Examining the Interplay of Parking, Working from Home, and Travel Behavior

Research Team: Michael Manville (lead) and Hao Ding

UC Campus(es): UCLA

Problem Statement: California has a strong interest in reducing the externalities of vehicle travel. Parking policy offers one possible lever. When parking is abundant and free, theory and evidence both suggest that driving will be more attractive, and transit use less so. Taking steps to make free parking less prevalent, therefore, could nudge travel behavior in a more desirable direction. In the wake of the COVID-19 pandemic, moreover, there is interest in the future of telework. Here too, parking could play a role, although its influence is more ambiguous a priori.

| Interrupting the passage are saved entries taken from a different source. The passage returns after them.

**src/rtl/uart_pkg.sv**
```systemverilog
// uart_pkg: shared definitions for the UART transmit-side feeder.
// Contents: default data width / FIFO address width and the launch FSM
// state encoding used by uart_tx_feeder.
package uart_pkg;

  localparam int DBIT_DEF   = 8;
  localparam int ADDR_W_DEF = 4;

  // Launch FSM encoding; 2'b11 is unused and recovers to ST_IDLE.
  typedef enum logic [1:0] {
    ST_IDLE   = 2'b00,
    ST_LAUNCH = 2'b01,
    ST_WAIT   = 2'b10
  } state_t;

endpackage

```
**src/rtl/uart_tx_feeder_if.sv**
```systemverilog
// uart_tx_feeder_if: bundle of the host write side and transmitter side
// signals of uart_tx_feeder.
//   master modport (host/transmitter side): drives wr_en, wr_data,
//     tx_done_tick; observes full, empty, count, overflow, tx_start,
//     tx_dout, busy.
//   slave modport (feeder side): the reverse.
interface uart_tx_feeder_if
  import uart_pkg::*;
#(
  parameter int DBIT   = DBIT_DEF,
  parameter int ADDR_W = ADDR_W_DEF
);

  logic              wr_en;
  logic [DBIT-1:0]   wr_data;
  logic              full;
  logic              empty;
  logic [ADDR_W:0]   count;
  logic              overflow;
  logic              tx_start;
  logic [DBIT-1:0]   tx_dout;
  logic              tx_done_tick;
  logic              busy;

  modport master (
    output wr_en, wr_data, tx_done_tick,
    input  full, empty, count, overflow, tx_start, tx_dout, busy
  );

  modport slave (
    input  wr_en, wr_data, tx_done_tick,
    output full, empty, count, overflow, tx_start, tx_dout, busy
  );

endinterface

```
**src/rtl/uart_tx_feeder_sync_fifo.sv**
```systemverilog
// sync_fifo: circular FIFO of 2**ADDR_W words with a separate occupancy
// counter and a sticky overflow flag.
// Ports: clk, reset (sync, active-high); wr_en/wr_data write side;
// rd_en/rd_data read side (rd_data shows the head word combinationally);
// full, empty, count, overflow status.
module sync_fifo
  import uart_pkg::*;
#(
  parameter int DBIT   = DBIT_DEF,
  parameter int ADDR_W = ADDR_W_DEF
) (
  input  logic              clk,
  input  logic              reset,
  input  logic              wr_en,
  input  logic [DBIT-1:0]   wr_data,
  input  logic              rd_en,
  output logic [DBIT-1:0]   rd_data,
  output logic              full,
  output logic              empty,
  output logic [ADDR_W:0]   count,
  output logic              overflow
);

  localparam logic [ADDR_W:0] DEPTH = {1'b1, {ADDR_W{1'b0}}};
  localparam logic [ADDR_W:0] ONE   = {{ADDR_W{1'b0}}, 1'b1};

  logic [DBIT-1:0]   mem_r [2**ADDR_W];
  logic [ADDR_W-1:0] wr_ptr_r;
  logic [ADDR_W-1:0] rd_ptr_r;
  logic [ADDR_W:0]   count_r;
  logic              overflow_r;
  logic              full_s;
  logic              empty_s;
  logic              wr_acc_s;
  logic              rd_acc_s;

  // A write while full is rejected even if a pop frees a slot this cycle.
  assign full_s   = (count_r == DEPTH);
  assign empty_s  = (count_r == {(ADDR_W+1){1'b0}});
  assign wr_acc_s = wr_en && !full_s;
  assign rd_acc_s = rd_en && !empty_s;

  assign rd_data  = mem_r[rd_ptr_r];
  assign full     = full_s;
  assign empty    = empty_s;
  assign count    = count_r;
  assign overflow = overflow_r;

  // Storage array; contents need no reset.
  always_ff @(posedge clk) begin
    if (wr_acc_s) begin
      mem_r[wr_ptr_r] <= wr_data;
    end
  end

  // Pointers, occupancy and sticky overflow.
  always_ff @(posedge clk) begin
    if (reset) begin
      wr_ptr_r   <= {ADDR_W{1'b0}};
      rd_ptr_r   <= {ADDR_W{1'b0}};
      count_r    <= {(ADDR_W+1){1'b0}};
      overflow_r <= 1'b0;
    end else begin
      if (wr_acc_s) begin
        wr_ptr_r <= wr_ptr_r + {{(ADDR_W-1){1'b0}}, 1'b1};
      end
      if (rd_acc_s) begin
        rd_ptr_r <= rd_ptr_r + {{(ADDR_W-1){1'b0}}, 1'b1};
      end
      case ({wr_acc_s, rd_acc_s})
        2'b10:   count_r <= count_r + ONE;
        2'b01:   count_r <= count_r - ONE;
        default: count_r <= count_r;
      endcase
      if (wr_en && full_s) begin
        overflow_r <= 1'b1;
      end
    end
  end

endmodule

```
**src/rtl/uart_tx_feeder.sv**
```systemverilog
// uart_tx_feeder: buffers host bytes in a FIFO and launches them one at a
// time into the UART transmitter, waiting for tx_done_tick between frames.
// Ports: clk, reset (sync, active-high); bus (slave modport) carrying
// wr_en/wr_data/full/empty/count/overflow on the host side and
// tx_start/tx_dout/tx_done_tick/busy on the transmitter side.
module uart_tx_feeder
  import uart_pkg::*;
#(
  parameter int DBIT   = DBIT_DEF,
  parameter int ADDR_W = ADDR_W_DEF
) (
  input  logic              clk,
  input  logic              reset,
  uart_tx_feeder_if.slave   bus
);

  state_t            state_r;
  logic              tx_start_r;
  logic [DBIT-1:0]   tx_dout_r;
  logic              busy_r;
  logic              fifo_rd_en_s;
  logic [DBIT-1:0]   fifo_rd_data_s;
  logic              fifo_empty_s;

  // Pop only from IDLE; the FSM captures the head word on the same edge.
  assign fifo_rd_en_s = (state_r == ST_IDLE) && !fifo_empty_s;

  sync_fifo #(
    .DBIT   (DBIT),
    .ADDR_W (ADDR_W)
  ) u_fifo (
    .clk      (clk),
    .reset    (reset),
    .wr_en    (bus.wr_en),
    .wr_data  (bus.wr_data),
    .rd_en    (fifo_rd_en_s),
    .rd_data  (fifo_rd_data_s),
    .full     (bus.full),
    .empty    (fifo_empty_s),
    .count    (bus.count),
    .overflow (bus.overflow)
  );

  assign bus.empty    = fifo_empty_s;
  assign bus.tx_start = tx_start_r;
  assign bus.tx_dout  = tx_dout_r;
  assign bus.busy     = busy_r;

  // Launch FSM; tx_start and busy are registered next-state decodes.
  always_ff @(posedge clk) begin
    if (reset) begin
      state_r    <= ST_IDLE;
      tx_start_r <= 1'b0;
      tx_dout_r  <= {DBIT{1'b0}};
      busy_r     <= 1'b0;
    end else begin
      case (state_r)
        ST_IDLE: begin
          if (!fifo_empty_s) begin
            state_r    <= ST_LAUNCH;
            tx_start_r <= 1'b1;
            tx_dout_r  <= fifo_rd_data_s;
            busy_r     <= 1'b1;
          end else begin
            state_r    <= ST_IDLE;
            tx_start_r <= 1'b0;
            busy_r     <= 1'b0;
          end
        end
        ST_LAUNCH: begin
          state_r    <= ST_WAIT;
          tx_start_r <= 1'b0;
          busy_r     <= 1'b1;
        end
        ST_WAIT: begin
          tx_start_r <= 1'b0;
          if (bus.tx_done_tick) begin
            state_r <= ST_IDLE;
            busy_r  <= 1'b0;
          end else begin
            state_r <= ST_WAIT;
            busy_r  <= 1'b1;
          end
        end
        default: begin
          state_r    <= ST_IDLE;
          tx_start_r <= 1'b0;
          busy_r     <= 1'b0;
        end
      endcase
    end
  end

endmodule

```
**src/flat_wrapper.sv**
```systemverilog
// flat-port wrapper written by rule: the top's interface ports become plain ports
module uart_tx_feeder_flat import uart_pkg::*;
#(
  parameter int DBIT   = DBIT_DEF,
  parameter int ADDR_W = ADDR_W_DEF
)
  (clk, reset, bus_wr_en, bus_wr_data, bus_tx_done_tick, bus_full, bus_empty, bus_count, bus_overflow, bus_tx_start, bus_tx_dout, bus_busy);
  uart_tx_feeder_if #(.DBIT(DBIT), .ADDR_W(ADDR_W)) bus_i ();
  input  logic clk;
  input  logic reset;
  input wire logic [$bits(bus_i.wr_en)-1:0] bus_wr_en;
  input wire logic [$bits(bus_i.wr_data)-1:0] bus_wr_data;
  input wire logic [$bits(bus_i.tx_done_tick)-1:0] bus_tx_done_tick;
  output wire logic [$bits(bus_i.full)-1:0] bus_full;
  output wire logic [$bits(bus_i.empty)-1:0] bus_empty;
  output wire logic [$bits(bus_i.count)-1:0] bus_count;
  output wire logic [$bits(bus_i.overflow)-1:0] bus_overflow;
  output wire logic [$bits(bus_i.tx_start)-1:0] bus_tx_start;
  output wire logic [$bits(bus_i.tx_dout)-1:0] bus_tx_dout;
  output wire logic [$bits(bus_i.busy)-1:0] bus_busy;
  assign bus_i.wr_en = bus_wr_en;
  assign bus_i.wr_data = bus_wr_data;
  assign bus_i.tx_done_tick = bus_tx_done_tick;
  assign bus_full = bus_i.full;
  assign bus_empty = bus_i.empty;
  assign bus_count = bus_i.count;
  assign bus_overflow = bus_i.overflow;
  assign bus_tx_start = bus_i.tx_start;
  assign bus_tx_dout = bus_i.tx_dout;
  assign bus_busy = bus_i.busy;
  uart_tx_feeder #(.DBIT(DBIT), .ADDR_W(ADDR_W)) u_core (.clk(clk), .reset(reset), .bus(bus_i));
endmodule
```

Project Description: This project draws on the 2010-2012 California Household Travel Survey (CHTS) to revisit the potential of parking policy to influence travel behavior. Across thousands of users and a broad spectrum of built environments, the CHTS records if a given trip used parking, if the driver paid for it and (if they did) its price, if the parking was on or off-street, and so on. Specifically, the project team analyzed the associations between parking availability and decisions to work from home, drive, and use public transportation were analyzed. The data confirms something that has long been anecdotally intuitive, but never empirically verified that the vast majority of California vehicle trips end in a parking space, and most of those spaces, both on- and off-street, are unpriced. The project team also estimated regressions demonstrating that, even controlling for a host of other factors, the presence of free parking is strongly associated with more vehicle ownership, more driving, and less transit use.